In 1588, the "Great and Most Fortunate Navy" known to history as the Spanish
Armada set sail from Lisbon, Portugal, with 130 ships and 30,000 men,
headed for the English Channel.
A recent technology innovation was the experimental side-wheel steam ships
developed by the Spanish ship captain and inventor Blasco de Garay. And
yet even more fearsome than the advancements, size and power of this
vast force was the illustrious choice of commander, Spain's greatest admiral
who had never lost in battle, Álvaro de Bazán, the incomparable
Marquess de Santa Cruz. Due to a combination of technology, tactics,
timing, and outrageous good fortune, the English fleet was bottled up at
Plymouth harbour. Undoubtedly, Lord Howard of Effingham and Sir John
Hawkins greatly missed the remarkable skills of England's own greatest
admiral, the privateer Francis Drake who had been tragically killed in
the Strait of Magellan on an ill-fated expedition a decade earlier.
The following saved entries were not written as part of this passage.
### config.mk
export PLATFORM = sky130hd
export DESIGN_NAME = external_bus_burst_sequencer
export DESIGN_NICKNAME = d
export VERILOG_FILES = /design/src/hdl/burst_seq_pkg.sv /design/src/hdl/external_bus_burst_sequencer.sv
export SDC_FILE = /design/constraint.sdc
export NUM_CORES = 2
export LEC_CHECK = 0
export BUFFER_PORTS_ARGS = -buffer_cell sky130_fd_sc_hd__buf_2
export CAP_MARGIN = 20
export CORE_ASPECT_RATIO = 0.6
export CORE_MARGIN = 1
export CORE_UTILIZATION = 45
export CTS_CLUSTER_DIAMETER = 50
export DETAILED_ROUTE_END_ITERATION = 8
export PLACE_DENSITY = 0.6
export SLEW_MARGIN = 20
export SYNTH_ARGS = -nofsm -noshare
export SYNTH_HDL_FRONTEND = slang
export SYNTH_SLANG_ARGS = --single-unit
### constraint.sdc
create_clock -name clock_in -period 8.48 [get_ports clock_in]
set_input_delay 0.424 -clock clock_in [delete_from_list [all_inputs] [get_ports clock_in]]
set_output_delay 0.424 -clock clock_in [all_outputs]
set_load 0.01 [all_outputs]
### src/hdl/burst_seq_pkg.sv
// Shared types and constants for the external bus burst sequencer.
// Assumes one bus clock; the far side is a memory or peripheral slave.
package burst_seq_pkg;

  // Transfer size line codes
  localparam logic [1:0] SIZE_CODE_LONG = 2'h0;
  localparam logic [1:0] SIZE_CODE_BYTE = 2'h1;
  localparam logic [1:0] SIZE_CODE_WORD = 2'h2;
  localparam logic [1:0] SIZE_CODE_LINE = 2'h3;

  localparam int          OPERAND_BITS  = 128;
  localparam int          MAX_BEATS     = 16;
  localparam logic [27:0] ADDR_RESET    = 28'h0000000;

  typedef enum logic [1:0] {OP_BYTE, OP_WORD, OP_LONG, OP_LINE} op_size_e;
  // Encoding equals log2 of the port width in bytes
  typedef enum logic [1:0] {PORT_8, PORT_16, PORT_32} port_size_e;
  typedef enum logic [1:0] {PH_IDLE, PH_START, PH_DATA} phase_e;

  typedef struct packed {
    logic [27:0]              addr;
    logic                     write;
    op_size_e                 op_size;
    port_size_e               port;
    logic                     burst_enable;
    logic                     dram;
    logic                     supervisor;
    logic                     code;
    logic [1:0]               ttype;
    logic [OPERAND_BITS-1:0]  wdata;
  } request_s;

  typedef struct packed {
    logic [OPERAND_BITS-1:0]  rdata;
    logic                     bus_error;
  } response_s;

  function automatic logic [4:0] op_bytes(op_size_e op);
    case (op)
      OP_BYTE: op_bytes = 5'h01;
      OP_WORD: op_bytes = 5'h02;
      OP_LONG: op_bytes = 5'h04;
      default: op_bytes = 5'h10;
    endcase
  endfunction : op_bytes

  function automatic logic [1:0] op_code(op_size_e op);
    case (op)
      OP_BYTE: op_code = SIZE_CODE_BYTE;
      OP_WORD: op_code = SIZE_CODE_WORD;
      OP_LONG: op_code = SIZE_CODE_LONG;
      default: op_code = SIZE_CODE_LINE;
    endcase
  endfunction : op_code

  function automatic logic [1:0] port_code(port_size_e p);
    case (p)
      PORT_8:  port_code = SIZE_CODE_BYTE;
      PORT_16: port_code = SIZE_CODE_WORD;
      default: port_code = SIZE_CODE_LONG;
    endcase
  endfunction : port_code

endpackage : burst_seq_pkg

### src/hdl/external_bus_burst_sequencer.sv
// Bus master sequencer: address, strobe, size and data phases of the external bus.
// Assumes ack and read data arrive from pins; results leave through a two-entry buffer.
//
// Function
// Write first clock: address, type, direction low, size code, start strobe low.
// Write second clock: strobe released, access line shows privilege, data driven.
// Slave acknowledges when ready; 16-bit slave takes upper data half.
// Write waits: data held, acknowledge resampled each edge until asserted.
// Burst when operand wider than port and burst enabled or target DRAM.
// Burst size lines carry operand code on every beat.
// DRAM with operand wider than port always bursts.
// Software clears burst enable for regions that cannot burst.
// Line read: four longwords, low four address bits stepped each beat.
// Longword read steps two low address bits on narrow ports.
// Word read steps lowest address bit on 8-bit port.
// Line write: four longwords, low four address bits stepped each beat.
// Longword write steps two low address bits on narrow ports.
// Word write steps lowest address bit on 8-bit port.
// Bursting read has two to sixteen beats.
// Bursting write has two to sixteen beats.
// Read first clock: address, type, direction high, operand size, strobe low.
// Access line shows code/data in first clock, privilege afterwards.
// 8-bit slave drives top byte lane; device latches it on acknowledge.
// Word burst to 8-bit port ends after second byte acknowledged.
// Read waits while acknowledge negated; data latched only when asserted.
// Without burst, size lines show the port size for wide operands.
// Enabled bus monitor ends an unacknowledged cycle with a bus error.
// Byte code marks a single-byte transfer.
// Start strobe asserted only in the first clock of a burst.
`timescale 1ns/1ps

module external_bus_burst_sequencer #(
  parameter int MONITOR_CYCLES = 1024
) (
  input  wire logic                       clock_in,
  input  wire logic                       rst_n_in,
  input  wire logic                       req_valid_in,
  input  wire burst_seq_pkg::request_s    req_in,
  output logic                            req_ready_out,
  output logic                            rsp_valid_out,
  input  wire logic                       rsp_ready_in,
  output burst_seq_pkg::response_s        rsp_out,
  input  wire logic                       bus_monitor_enable_in,
  output logic [27:0]                     address_out,
  output logic [1:0]                      transfer_type_out,
  output logic                            access_kind_line_out,
  output logic                            read_not_write_out,
  output logic [1:0]                      transfer_size_out,
  output logic                            transfer_start_n_out,
  output logic [31:0]                     data_out,
  output logic                            data_oe_out,
  input  wire logic [31:0]                data_in,
  input  wire logic                       transfer_ack_n_in
);

  if (MONITOR_CYCLES < 2 || MONITOR_CYCLES > 65535) begin : g_bad
    $error("MONITOR_CYCLES out of range");
  end

  localparam logic [15:0] MON_LAST = 16'(MONITOR_CYCLES - 1);

  typedef struct packed {
    burst_seq_pkg::phase_e      phase;
    logic                       ack_s1;
    logic                       ack_s2;
    logic [31:0]                din_s1;
    logic [31:0]                din_s2;
    logic [27:0]                addr;
    logic [1:0]                 ttype;
    logic                       kind;
    logic                       rnw;
    logic [1:0]                 size;
    logic                       start_n;
    logic [31:0]                dout;
    logic                       doe;
    burst_seq_pkg::port_size_e  port;
    logic [4:0]                 opb;
    logic                       burst;
    logic                       sup;
    logic                       code;
    logic [4:0]                 beats_left;
    logic [127:0]               shreg;
    logic [127:0]               acc;
    logic [15:0]                mon;
    burst_seq_pkg::response_s   buf0;
    burst_seq_pkg::response_s   buf1;
    logic [1:0]                 count;
    logic                       ready;
    logic                       rvalid;
  } state_s;

  state_s s_r;
  state_s s_nxt;

  // Write lanes mirrored so narrow operands reach every lane a slave may use
  function automatic logic [31:0] lanes(logic [127:0] sh, logic [4:0] opb);
    case (opb)
      5'h01:   lanes = {4{sh[127:120]}};
      5'h02:   lanes = {2{sh[127:112]}};
      default: lanes = sh[127:96];
    endcase
  endfunction : lanes

  always_comb begin
    logic                      wide;
    logic [3:0]                mask;
    logic [3:0]                low;
    logic [31:0]               lane_sh;
    logic [127:0]              acc_n;
    logic                      fin;
    burst_seq_pkg::response_s  rsp;
    wide    = 1'b0;
    mask    = 4'h0;
    low     = 4'h0;
    lane_sh = 32'h00000000;
    acc_n   = s_r.acc;
    fin     = 1'b0;
    rsp     = '0;
    s_nxt   = s_r;
    s_nxt.ack_s1 = transfer_ack_n_in;
    s_nxt.ack_s2 = s_r.ack_s1;
    s_nxt.din_s1 = data_in;
    s_nxt.din_s2 = s_r.din_s1;
    if (s_r.count != 2'h0 && rsp_ready_in) begin
      s_nxt.buf0  = s_r.buf1;
      s_nxt.count = s_r.count - 2'h1;
    end
    case (s_r.phase)
      burst_seq_pkg::PH_IDLE: begin
        if (req_valid_in && s_r.ready) begin
          wide         = burst_seq_pkg::op_bytes(req_in.op_size) > (5'h01 << req_in.port);
          s_nxt.burst  = wide && (req_in.burst_enable || req_in.dram);  // see R05
          s_nxt.port   = req_in.port;
          s_nxt.opb    = burst_seq_pkg::op_bytes(req_in.op_size);
          s_nxt.beats_left = wide ? (burst_seq_pkg::op_bytes(req_in.op_size) >> req_in.port)
                                  : 5'h01;  // see R15 see R16
          s_nxt.sup    = req_in.supervisor;
          s_nxt.code   = req_in.code;
          s_nxt.addr   = req_in.addr;
          s_nxt.ttype  = req_in.ttype;
          s_nxt.rnw    = !req_in.write;  // see R01
          s_nxt.kind   = req_in.code;
          // Inhibited wide transfers report port size, otherwise operand size
          s_nxt.size   = (wide && !s_nxt.burst) ? burst_seq_pkg::port_code(req_in.port)
                         : burst_seq_pkg::op_code(req_in.op_size);  // see R06 see R22
          s_nxt.start_n = 1'b0;  // see R01
          s_nxt.shreg  = req_in.wdata << {5'h10 - burst_seq_pkg::op_bytes(req_in.op_size),
                                          3'h0};
          s_nxt.acc    = '0;
          s_nxt.phase  = burst_seq_pkg::PH_START;
        end
      end
      burst_seq_pkg::PH_START: begin
        s_nxt.start_n = 1'b1;  // see R02
        s_nxt.kind    = s_r.sup;
        s_nxt.doe     = !s_r.rnw;
        s_nxt.dout    = lanes(s_r.shreg, s_r.opb);  // see R02
        s_nxt.mon     = 16'h0000;
        s_nxt.phase   = burst_seq_pkg::PH_DATA;
      end
      burst_seq_pkg::PH_DATA: begin
        if (!s_r.ack_s2) begin  // see R04
          lane_sh = s_r.din_s2 << {s_r.addr[1:0] & ((2'h1 << s_r.port) - 2'h1), 3'h0};
          case (s_r.port)
            burst_seq_pkg::PORT_8:  acc_n = {s_r.acc[119:0], lane_sh[31:24]};
            burst_seq_pkg::PORT_16: acc_n = {s_r.acc[111:0], lane_sh[31:16]};
            default:                acc_n = {s_r.acc[95:0], lane_sh};
          endcase
          s_nxt.acc = acc_n;
          if (s_r.beats_left == 5'h01) begin
            fin = 1'b1;
          end else begin
            // Step within the operand's aligned block, wrapping at its boundary
            mask = s_r.opb[3:0] - 4'h1 | {4{s_r.opb[4]}};
            low  = s_r.addr[3:0] + (4'h1 << s_r.port);
            s_nxt.addr[3:0] = (low & mask) | (s_r.addr[3:0] & ~mask);  // see R09
            s_nxt.beats_left = s_r.beats_left - 5'h01;  // see R11 see R12 see R13
            s_nxt.shreg = s_r.shreg << {(5'h01 << s_r.port), 3'h0};
            s_nxt.mon   = 16'h0000;
            if (s_r.burst) begin
              s_nxt.dout = lanes(s_nxt.shreg, s_r.opb);
            end else begin
              s_nxt.start_n = 1'b0;
              s_nxt.kind    = s_r.code;
              s_nxt.phase   = burst_seq_pkg::PH_START;
            end
          end
        end else if (bus_monitor_enable_in && s_r.mon == MON_LAST) begin
          fin           = 1'b1;
          rsp.bus_error = 1'b1;
        end else begin
          s_nxt.mon = s_r.mon + 16'h0001;
        end
      end
      default: s_nxt.phase = burst_seq_pkg::PH_IDLE;
    endcase
    if (fin) begin
      rsp.rdata   = s_r.rnw ? acc_n : '0;
      s_nxt.doe   = 1'b0;
      s_nxt.phase = burst_seq_pkg::PH_IDLE;
      if (s_nxt.count == 2'h0) begin
        s_nxt.buf0 = rsp;
      end else begin
        s_nxt.buf1 = rsp;
      end
      s_nxt.count = s_nxt.count + 2'h1;
    end
    // One transfer in flight and a free slot reserved, so a stalled reader drops nothing
    s_nxt.ready = (s_nxt.phase == burst_seq_pkg::PH_IDLE) && (s_nxt.count != 2'h2);
    // Registered copy so the valid output comes straight from a flop
    s_nxt.rvalid = (s_nxt.count != 2'h0);
  end

  always_ff @(posedge clock_in or negedge rst_n_in) begin
    if (!rst_n_in) begin
      s_r         <= '0;
      s_r.phase   <= burst_seq_pkg::PH_IDLE;
      s_r.ack_s1  <= 1'b1;
      s_r.ack_s2  <= 1'b1;
      s_r.start_n <= 1'b1;
      s_r.rnw     <= 1'b1;
      s_r.addr    <= burst_seq_pkg::ADDR_RESET;
    end else begin
      s_r <= s_nxt;
    end
  end

  assign req_ready_out        = s_r.ready;
  assign rsp_valid_out        = s_r.rvalid;
  assign rsp_out              = s_r.buf0;
  assign address_out          = s_r.addr;
  assign transfer_type_out    = s_r.ttype;
  assign access_kind_line_out = s_r.kind;
  assign read_not_write_out   = s_r.rnw;
  assign transfer_size_out    = s_r.size;
  assign transfer_start_n_out = s_r.start_n;
  assign data_out             = s_r.dout;
  assign data_oe_out          = s_r.doe;
endmodule : external_bus_burst_sequencer

==> metrics.md <==
| Metric | Value |
|---|---|
| Unique masters post-synth | `74` |
| IO Count | `404` |
| H-tree levels | `3` |
| Crit end category | `flip-flop` |
| CTS clk-pin slew, worst paths | `80 ps` |
| Worst-Margin Slew | `1240 ps` |
| RD Place Congestion | `0.969` |
| Register area share after synthesis | `0.420` |
| Crit path DAT | `5130 ps` |
| Multi-input logic area | `20300 um^2` |
| Initial Util | `0.454` |
| Top_reg_cell synth | `dfrtp_1` |
| # DRC | `0` |
| PwrDens | `347 nW/um^2` |
| Max Transition Viols Final | `0` |
| Max IR drop VDD | `0.000313 V` |
| Initial antenna violation count | `20` |
| Number of setup buffers added after CTS | `0` |
| Routed via count | `32211` |
| # rows | `85` |
| Layout cells sized above 1 | `0.207` |
| Bufs on Longest Clock Path | `3` |
| Pre-antenna DRT Iters | `7` |
| Required time of the critical path | `9040 ps` |
| Post-CTS sizing | `0` |
| Hold Path Class | `in -> reg` |
| Synth Register Bits | `684` |
| Mapped Area | `40800 um^2` |
| Clock Tree Root | `clkbuf_16` |
| First-pass GRT wire length | `207000 um` |
| Worst skew pair latency | `670 ps` |
| Vias per cell | `6.08` |
| Layer carrying the most global-route usage | `met1` |
| Inserted Clock Buffers | `75` |
| GR Layer Usage met2 | `0.349` |
| Port Buffers | `403` |
| Flop2flop setup slack | `3910 ps` |
| Max-Cap Viols | `0` |
| Max FO, Critical Path | `57` |
| Die W | `391 um` |
| Post-placement cell count | `5089` |
| Final WL | `137000 um` |
| Async set-or-reset flop fraction in the synthesized netlist | `1.00` |
| Setup TNS | `0 ps` |
| Core ar. | `89800 um^2` |
| GRT Util Overall | `0.297` |
| Gate Count Post-Synth | `3931` |
| Min Clock Period, post-route | `4570 ps` |
| DIE AREA | `91900 um^2` |
| Crit start category | `flip-flop` |
| Crit Path Class | `reg -> reg` |
| Slew HR | `0.172` |
| R2r startpoint | `s_r[683]` |
| Register-to-Register Path Depth | `10` |
| Final period util | `0.539` |
| Final std cells w/o fill | `5298` |
| RSZ-0062 raised after global routing | `false` |
| CTS tree | `done` |
| DPL Wire Length | `95600 um` |
| Clock skew | `26.3 ps` |
| Largest net degree at the start of global routing | `220` |
| Leakage | `0.0198 uW` |
| EDFF count, synth | `0` |
| Vias in the first global route | `30203` |
| M3 GR Usage | `0.0972` |
| Routed WL per cell | `25.9 um` |
| Ys Warns | `0` |
| Met1 Use GR | `0.501` |
| Remaining Overflow, GRT | `0` |
| CTS Hold Bufs | `62` |
| Final Hold Violating Endpoints | `0` |
| Post-DRT Antenna Nets | `0` |
| Register area | `17100 um^2` |
| Worst hold start | `req_in[0]` |
| Hold slack | `31.4 ps` |
| Fmax | `219 MHz` |
| Hold Path End | `s_r[406]` |
| Die Y-Extent | `235 um` |
| Syn-to-layout area delta | `10.7%` |
| # fillers | `8258` |
| Post-Route Utilization | `0.503` |
| Syn_nets | `4164` |
| Iteration-0 DRC count of the detailed router | `4110` |
| Design Power | `15700 uW` |
| Syn_area_per_cell | `10.4 um^2` |
| Status | `finished, final reports clean` |
| CTS sink cnt | `684` |
| Hold path cells | `3` |
| Final Setup Violations | `0` |
| Fin nets | `4243` |
| R2R Path End | `s_r[85]` |
[cells in the mapped netlist, types with 5 or more instances]
master     count  area [um^2]
dfrtp_1      680        17000
mux2i_1      597         5980
nand2_1      392         1470
o21ai_0      339         1700
nor2_1       295         1110
clkbuf_1     205          769
buf_4        196         1470
mux4_2       167         3760
inv_1        152          571
a22o_1       114          998
or3_1        101          632
a22oi_1       92          691
a21oi_1       87          435
mux2_2        59          664
buf_2         46          230
buf_1         33          124
nand3_1       28          140
ha_1          27          338
a31oi_1       24          150
o31ai_1       22          165
a21o_1        19          143
buf_6         17          191
o211ai_1      17          128
a221oi_1      16          140
and2_1        16          100
nor3_1        14         70.1
o221ai_1      13          114
nor2b_1       12         75.1
buf_8         11          165
a221o_1       10          100
nand2b_1      10         62.6
o22a_1        10         87.6
xnor2_1        9         78.8
a32oi_1        8         70.1
a41oi_1        7         61.3
nor3b_1        6         45.0
nand3b_1       5         37.5
nand4_1        5         31.3
o2bb2ai_1      5         43.8
[sequential cells by signal (all words and copies together), names as in the netlist, named ones only]
name and cells:
transfer_size_out 2, transfer_start_n_out 1, address_out 24, rsp_out 129, data_oe_out 1, access_kind_line_out 1, s_nxt 33, data_out 32
req_ready_out 1, read_not_write_out 1, s_r 452, transfer_type_out 2, rsp_valid_out 1
[worst max path at each step]
| stage | from | end | slack (ps) |
|---|---|---|---|
| 6_report | s_r[683] | s_r[85] | 3910 |
| 5_1_grt | s_r[683] | s_r[65] | 3610 |
| 4_1_cts | s_r[683] | s_r[49] | 3880 |
| 3_5_place_dp | s_r[683] | s_r[65] | 3900 |
| 3_3_place_gp | s_r[683] | s_r[89] | 3950 |
| 2_1_floorplan | s_r[547] | s_r[281] | 5250 |
[critical path, cell delays in order, from the launching register on]
cell and delay, ps:
dfrtp_1 430, inv_1 140, ha_4 530, nor2b_4 240
buf_4 550, nand2_1 200, o21ai_2 100, buf_4 280
and2_4 730, buf_4 850, mux2i_1 270
[cells in the final DEF, fill, tap and decap left out, types with 10 or more instances in the layout]
cell           synthesis  final
diode_2                0     14
mux2i_1              597    597
mux4_2               167    167
dlygate4sd3_1          0     62
o22a_1                10     10
or3_1                101    101
a31oi_1               24     24
ha_1                  27     23
nor3_1                14     12
nor2_1               295    293
o211ai_1              17     17
clkinv_2               0     11
a221oi_1              16     16
inv_1                152    151
mux2_2                59     59
o31ai_1               22     22
clkbuf_16              0     77
clkbuf_1             205     10
a22o_1               114    114
o21ai_0              339    339
and2_1                16     13
clkbuf_8               0     11
buf_4                196     43
a21o_1                19     19
dfrtp_1              680    678
a21oi_1               87     85
o221ai_1              13     13
buf_2                 46    402
nand3_1               28     27
a221o_1               10     10
a22oi_1               92     92
nand2_1              392    392
[cell type report]
type                       instances  share of cell area
sequential                       684               0.380
inverter                         154              0.0128
multi-input combinational       2582               0.449
clock buffer                      98              0.0469
antenna                           14            0.000776
tap                             1218              0.0338
clock inverter                    35             0.00929
timing repair buffer             513              0.0680
[metrics by stage]
step	worst slack (ps)	instance area [um^2]
finish	3910	45100
global route	3610	45100
CTS	3880	45100
detailed placement	3900	41900
global placement	3950	41900
floorplan	5250	40800
[metal layers]
| layer | vias up | part of all wire |
|---|---|---|
| li1 | 14126 | - |
| met1 | 16221 | 0.49 |
| met2 | 1694 | 0.37 |
| met3 | 158 | 0.12 |
| met4 | 12 | 0.017 |
| met5 | - | 0.00083 |
[kinds of logic after synthesis]
| logic type | synth area share |
|---|---|
| AO/OA/AOI/OAI | 0.129 |
| XOR/XNOR | 0.00236 |
| adder cells (fa/ha/maj) | 0.00878 |
| buffers and inverters | 0.0873 |
| flip-flops | 0.420 |
| multiplexers | 0.255 |
| AND/OR/NAND/NOR | 0.0976 |
[report_power, final]
group          switching [uW]  internal, uW  total [uW]  leakage [uW]
Sequential               1090          4360        5450       0.00845
Combinational            4250          2520        6770        0.0101
Clock                    1460          1990        3450       0.00124
Note: power is estimated with default switching activity, not from simulation.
With the English Channel secured, an invasion force under the
command of Alexander Farnese, the Duke of Parma, governor of the
Spanish Netherlands, landed in Margate and his battle-hardened veterans
occupied London within a week. With the Protestant Tudor state on its
knees, papist forces rallied to their support, and the platform for a
Catholic restoration was firmly established. Ironically, Farnese had
actually proposed an alternate strategy
to concentrate on the final conquest of the Netherlands instead. This
would have greatly strengthened Spain's position not only against
England but France as well, ending a drain on the treasury and replacing
it with a source of taxes and other resources.
Bazán and Farnese
were both great captains of arms that had achieved the military goal of
ending the English and Dutch privateering ships that disrupted Spanish
interests in the Americas. King Philip II had also achieved his
political goal of overthrowing Queen Elizabeth I and her establishment
of Protestantism in England. He hastily declared a historic victory so
that he could begin collecting the lucrative payments that had been
promised by Pope Sixtus V in the event of a successful landing. But this
war chest could never be enough because the conquest of the Kingdom of
England was to prove far more easy than occupation. Even though the
Protestant figurehead Good Queen Bess was imprisoned in the Tower of
London and later executed on November fifth, she somehow managed to get
the rebellious message out to her loyal subjects, "England Expects."
Due
to cost factors and dogged armed resistance the days of Spanish-ruled
England were always going to be numbered but at least the stage had
been successfully set for the overseas domination of Philip's
successors. The long-term problem was that the invaders' religious
subjugation was untenable; after all, sectarian-fueled patriotism was a
heady brew. The troubled lands of the former Kingdom of England would
ensure centuries of darkness, locked in never-ending waves of sectarian
violence. This ongoing religious strife would only prove to be the
platform for the development of a new form of thought leadership,
atheist socialism. Under this radicalized political philosophy, a
re-united republic would eventually arise to threaten the monarchies of
continental Europe: "Remember, remember the fifth of November..."
Author's Note:
In
reality, the Marquess de Santa Cruz had died in February and the Duke of
Medina Sidonia, a high-born courtier, took his place. While a competent
soldier and distinguished administrator, Medina Sidonia had no naval
experience. He stuck rigidly to the King's orders not to attack first
unless absolutely necessary - a "fatal flaw in Spanish strategy"
according to Robert Hutchinson. Hutchison also noted, "The Spanish
boasted that [Queen] Elizabeth would be paraded in a cage in the
streets of Rome, .. [if the Armada had succeeded] we might be speaking
Spanish today."
Provine's Addendum:
The island of Great Britain was a hotbed of violence through the seventeenth century, dwarfing even the prolonged war in the Netherlands. War spilled over even into the Kingdom of Scotland, where Protestants rebelled against King Charles I. The Spanish response was initially mass executions, but the tactic only added more fuel to the fire. Soon Spanish leaders turned to deportations, sending prisoners to colonies in the New World. Not wanting to outweigh loyal colonists with too much English influence, many of the prisoners were concentrated in English Virginia, soon re-dubbed "Maryland" to clarify that the virgin was Mary, Mother of Jesus, rather than the former Tudor queen, Elizabeth.
Other English left the homeland of their own accord, whether seeking peaceful lives abroad or looking to establish colonies of their own that might escape Spanish rule. Over time, English would become a widespread language most often associated with pirates and squatters. As the socialist English republic sought to export its revolutionary ideals, the language was forbidden in numerous European kingdoms and empires. Spanish, meanwhile, grew into the global lingua franca.